Thursday, December 30, 2010

Kinetic Sculpture Design

I enjoy making mobiles which are 3 ft or less in size.  It is my comfort zone.  But when I speak to friends and acquaintances about my current projects, they always ask "When are you going to make the big ones?"  My guess is that if you are not grandiose in your designs, then you will always be a small fish in a very large pond.
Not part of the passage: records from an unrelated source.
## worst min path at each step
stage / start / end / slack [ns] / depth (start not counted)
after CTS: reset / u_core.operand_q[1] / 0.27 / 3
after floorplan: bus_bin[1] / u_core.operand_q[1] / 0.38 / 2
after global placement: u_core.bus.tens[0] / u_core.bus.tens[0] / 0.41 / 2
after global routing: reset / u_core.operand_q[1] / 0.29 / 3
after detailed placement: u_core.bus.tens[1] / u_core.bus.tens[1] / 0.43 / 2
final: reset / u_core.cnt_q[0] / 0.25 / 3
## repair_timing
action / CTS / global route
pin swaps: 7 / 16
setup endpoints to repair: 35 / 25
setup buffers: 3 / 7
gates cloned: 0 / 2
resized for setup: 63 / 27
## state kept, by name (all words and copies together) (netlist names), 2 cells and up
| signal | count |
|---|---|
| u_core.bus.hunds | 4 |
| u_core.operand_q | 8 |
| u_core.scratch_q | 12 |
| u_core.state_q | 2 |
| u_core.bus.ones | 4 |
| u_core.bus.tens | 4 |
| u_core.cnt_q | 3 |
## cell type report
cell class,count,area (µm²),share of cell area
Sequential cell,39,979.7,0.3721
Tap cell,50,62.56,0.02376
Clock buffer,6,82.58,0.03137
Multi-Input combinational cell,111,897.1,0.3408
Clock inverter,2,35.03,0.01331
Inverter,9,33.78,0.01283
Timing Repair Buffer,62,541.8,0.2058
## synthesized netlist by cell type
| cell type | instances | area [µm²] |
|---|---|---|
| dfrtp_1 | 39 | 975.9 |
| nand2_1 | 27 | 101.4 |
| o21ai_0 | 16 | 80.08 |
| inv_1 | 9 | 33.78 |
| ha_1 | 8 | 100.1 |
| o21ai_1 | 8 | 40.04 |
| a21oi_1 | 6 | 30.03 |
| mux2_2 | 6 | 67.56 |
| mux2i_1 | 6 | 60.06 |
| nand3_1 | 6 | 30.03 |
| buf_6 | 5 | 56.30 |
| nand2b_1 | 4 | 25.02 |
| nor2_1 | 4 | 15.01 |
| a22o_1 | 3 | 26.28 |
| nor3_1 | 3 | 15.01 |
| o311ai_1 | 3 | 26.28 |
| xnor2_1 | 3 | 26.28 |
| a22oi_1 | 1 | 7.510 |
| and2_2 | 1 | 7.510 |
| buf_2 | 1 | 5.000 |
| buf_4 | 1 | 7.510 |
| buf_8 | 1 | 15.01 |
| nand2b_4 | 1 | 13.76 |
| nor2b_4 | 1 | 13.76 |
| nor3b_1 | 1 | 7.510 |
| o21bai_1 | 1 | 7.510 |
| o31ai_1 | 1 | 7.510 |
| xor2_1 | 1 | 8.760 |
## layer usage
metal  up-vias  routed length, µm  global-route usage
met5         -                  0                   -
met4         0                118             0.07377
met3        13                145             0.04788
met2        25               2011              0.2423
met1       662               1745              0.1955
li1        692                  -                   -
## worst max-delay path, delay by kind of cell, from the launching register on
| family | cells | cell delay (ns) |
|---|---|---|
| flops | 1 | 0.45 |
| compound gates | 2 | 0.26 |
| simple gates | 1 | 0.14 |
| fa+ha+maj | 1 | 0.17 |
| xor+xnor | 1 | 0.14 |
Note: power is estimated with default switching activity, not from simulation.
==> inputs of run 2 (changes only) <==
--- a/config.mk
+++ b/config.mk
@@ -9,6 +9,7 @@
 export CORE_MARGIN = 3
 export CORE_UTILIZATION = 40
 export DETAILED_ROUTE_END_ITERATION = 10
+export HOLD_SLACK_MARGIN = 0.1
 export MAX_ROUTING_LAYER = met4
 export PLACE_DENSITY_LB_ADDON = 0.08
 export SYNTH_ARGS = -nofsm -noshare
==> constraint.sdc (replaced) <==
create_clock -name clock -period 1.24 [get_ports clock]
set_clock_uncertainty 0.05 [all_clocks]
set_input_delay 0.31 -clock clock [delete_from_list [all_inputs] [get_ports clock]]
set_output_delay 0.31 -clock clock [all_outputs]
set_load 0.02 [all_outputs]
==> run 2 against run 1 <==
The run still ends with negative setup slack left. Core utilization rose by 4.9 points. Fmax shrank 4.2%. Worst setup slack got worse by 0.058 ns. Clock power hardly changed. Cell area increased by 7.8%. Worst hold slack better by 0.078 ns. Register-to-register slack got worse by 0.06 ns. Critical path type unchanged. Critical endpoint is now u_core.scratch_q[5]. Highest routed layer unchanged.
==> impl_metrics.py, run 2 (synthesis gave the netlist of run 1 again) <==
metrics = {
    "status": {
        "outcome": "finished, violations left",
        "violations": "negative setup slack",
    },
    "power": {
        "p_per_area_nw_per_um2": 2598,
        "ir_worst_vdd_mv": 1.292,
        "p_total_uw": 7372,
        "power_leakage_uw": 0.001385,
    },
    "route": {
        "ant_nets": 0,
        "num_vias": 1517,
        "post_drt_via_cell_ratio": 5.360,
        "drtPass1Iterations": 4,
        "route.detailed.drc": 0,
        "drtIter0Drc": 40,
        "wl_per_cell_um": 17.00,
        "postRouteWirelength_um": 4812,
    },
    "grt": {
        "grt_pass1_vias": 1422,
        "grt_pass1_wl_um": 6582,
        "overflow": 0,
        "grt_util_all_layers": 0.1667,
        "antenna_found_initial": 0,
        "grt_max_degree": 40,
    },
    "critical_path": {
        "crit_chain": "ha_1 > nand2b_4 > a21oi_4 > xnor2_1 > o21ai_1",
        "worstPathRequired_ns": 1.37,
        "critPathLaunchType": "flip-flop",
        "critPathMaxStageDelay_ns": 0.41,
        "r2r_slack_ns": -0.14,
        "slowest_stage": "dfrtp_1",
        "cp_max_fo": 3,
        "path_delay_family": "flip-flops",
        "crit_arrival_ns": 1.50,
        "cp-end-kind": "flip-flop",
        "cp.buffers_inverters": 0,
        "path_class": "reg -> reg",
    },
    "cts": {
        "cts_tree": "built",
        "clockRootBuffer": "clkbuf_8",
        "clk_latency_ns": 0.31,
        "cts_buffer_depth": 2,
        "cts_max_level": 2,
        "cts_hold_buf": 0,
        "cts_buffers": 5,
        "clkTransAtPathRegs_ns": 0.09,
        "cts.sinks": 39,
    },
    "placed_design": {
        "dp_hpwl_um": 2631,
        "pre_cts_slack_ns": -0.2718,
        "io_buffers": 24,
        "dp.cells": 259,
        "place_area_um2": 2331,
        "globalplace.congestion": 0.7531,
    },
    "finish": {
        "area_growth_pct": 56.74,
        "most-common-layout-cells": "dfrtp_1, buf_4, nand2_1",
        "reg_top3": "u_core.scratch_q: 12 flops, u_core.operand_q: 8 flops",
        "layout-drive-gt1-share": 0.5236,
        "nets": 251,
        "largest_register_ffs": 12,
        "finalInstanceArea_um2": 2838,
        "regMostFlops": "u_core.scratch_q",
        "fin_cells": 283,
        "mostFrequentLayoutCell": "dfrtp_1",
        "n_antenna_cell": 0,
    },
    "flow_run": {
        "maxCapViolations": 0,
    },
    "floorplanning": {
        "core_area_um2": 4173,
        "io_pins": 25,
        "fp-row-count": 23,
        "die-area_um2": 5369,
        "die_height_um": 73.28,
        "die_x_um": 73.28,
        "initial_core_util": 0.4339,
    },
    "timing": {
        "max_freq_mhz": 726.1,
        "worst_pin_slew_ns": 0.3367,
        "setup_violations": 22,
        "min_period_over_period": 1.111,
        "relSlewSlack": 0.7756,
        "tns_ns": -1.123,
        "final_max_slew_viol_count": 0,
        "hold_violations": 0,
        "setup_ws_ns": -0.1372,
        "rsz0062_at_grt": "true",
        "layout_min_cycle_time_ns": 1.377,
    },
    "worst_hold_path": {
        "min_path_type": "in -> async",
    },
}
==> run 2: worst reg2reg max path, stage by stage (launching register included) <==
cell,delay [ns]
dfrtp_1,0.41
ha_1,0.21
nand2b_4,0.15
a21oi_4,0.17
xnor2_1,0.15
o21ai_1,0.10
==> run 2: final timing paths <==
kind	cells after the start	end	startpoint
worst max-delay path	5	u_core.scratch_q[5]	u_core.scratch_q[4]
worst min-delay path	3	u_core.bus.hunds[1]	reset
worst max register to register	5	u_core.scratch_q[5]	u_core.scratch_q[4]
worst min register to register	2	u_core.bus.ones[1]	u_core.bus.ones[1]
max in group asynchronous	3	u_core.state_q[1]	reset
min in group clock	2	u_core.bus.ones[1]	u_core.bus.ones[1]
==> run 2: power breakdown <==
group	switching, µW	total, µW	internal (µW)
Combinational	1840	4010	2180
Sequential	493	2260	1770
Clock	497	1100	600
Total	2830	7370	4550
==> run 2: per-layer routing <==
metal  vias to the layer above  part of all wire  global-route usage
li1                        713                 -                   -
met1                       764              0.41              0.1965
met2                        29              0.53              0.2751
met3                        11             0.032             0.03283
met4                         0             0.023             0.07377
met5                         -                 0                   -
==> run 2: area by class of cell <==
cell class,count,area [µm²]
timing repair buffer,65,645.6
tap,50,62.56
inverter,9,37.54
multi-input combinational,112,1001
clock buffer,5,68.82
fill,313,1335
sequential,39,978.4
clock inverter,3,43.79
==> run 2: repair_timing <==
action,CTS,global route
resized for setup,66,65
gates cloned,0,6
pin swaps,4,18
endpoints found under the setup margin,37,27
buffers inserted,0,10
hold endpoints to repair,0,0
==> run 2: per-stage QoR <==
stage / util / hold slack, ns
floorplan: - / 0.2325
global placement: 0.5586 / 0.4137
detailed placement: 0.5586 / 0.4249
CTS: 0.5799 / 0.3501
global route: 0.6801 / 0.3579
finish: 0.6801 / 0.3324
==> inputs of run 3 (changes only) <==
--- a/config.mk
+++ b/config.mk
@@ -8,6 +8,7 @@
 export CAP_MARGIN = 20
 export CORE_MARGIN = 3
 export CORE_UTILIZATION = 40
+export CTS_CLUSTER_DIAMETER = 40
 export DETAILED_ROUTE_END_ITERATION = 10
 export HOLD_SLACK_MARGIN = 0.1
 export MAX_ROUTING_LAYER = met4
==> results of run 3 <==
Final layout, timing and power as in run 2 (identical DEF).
Did Alexander Calder become famous simply because he was grandiose in his designs?  I have heard people say that they were surprised to see so many small sculptures in his exhibits.   Laugh, I guess my next question to myself should be:

  • Should I take the next step and attempt to create much larger kinetic mobile sculptures?
  • Should I go the other way and perfect my desk mobile sculptures (bet you didn't know I have developed a line of miniatures, desk and bookshelf size)?
  • Can I remember how to calculate the tensile strength of a beam? 
It has been many years since I have calculated the tensile strength of a beam.  I spent 2.5 years in drafting school doing just that, and other physics questions that made me want to pluck myself bald (calculation for water displacement comes to mind)!  Oh how I wish I could have landed a job in any engineering setting!  For if I had, I wouldn't even question my ability to think on a more grandiose scale.  I would jump at the chance, eyes and arms open wide to embrace the excitement of it all!

I think in 2011 I will try to make a 10ft kinetic mobile sculpture.  Whats the worst than can happen.... I learn through failure!  If it works then I can be more grandiose in my designs :-)  Not so minimalist :-) 

I think that a kinetic sculpture should also be on my list for 2011.  I am so intrigued by wind driven kinetic sculptures like the one outside the New Orleans Museum of Art.  That would be an effort indeed!  Gonna need a bigger torch!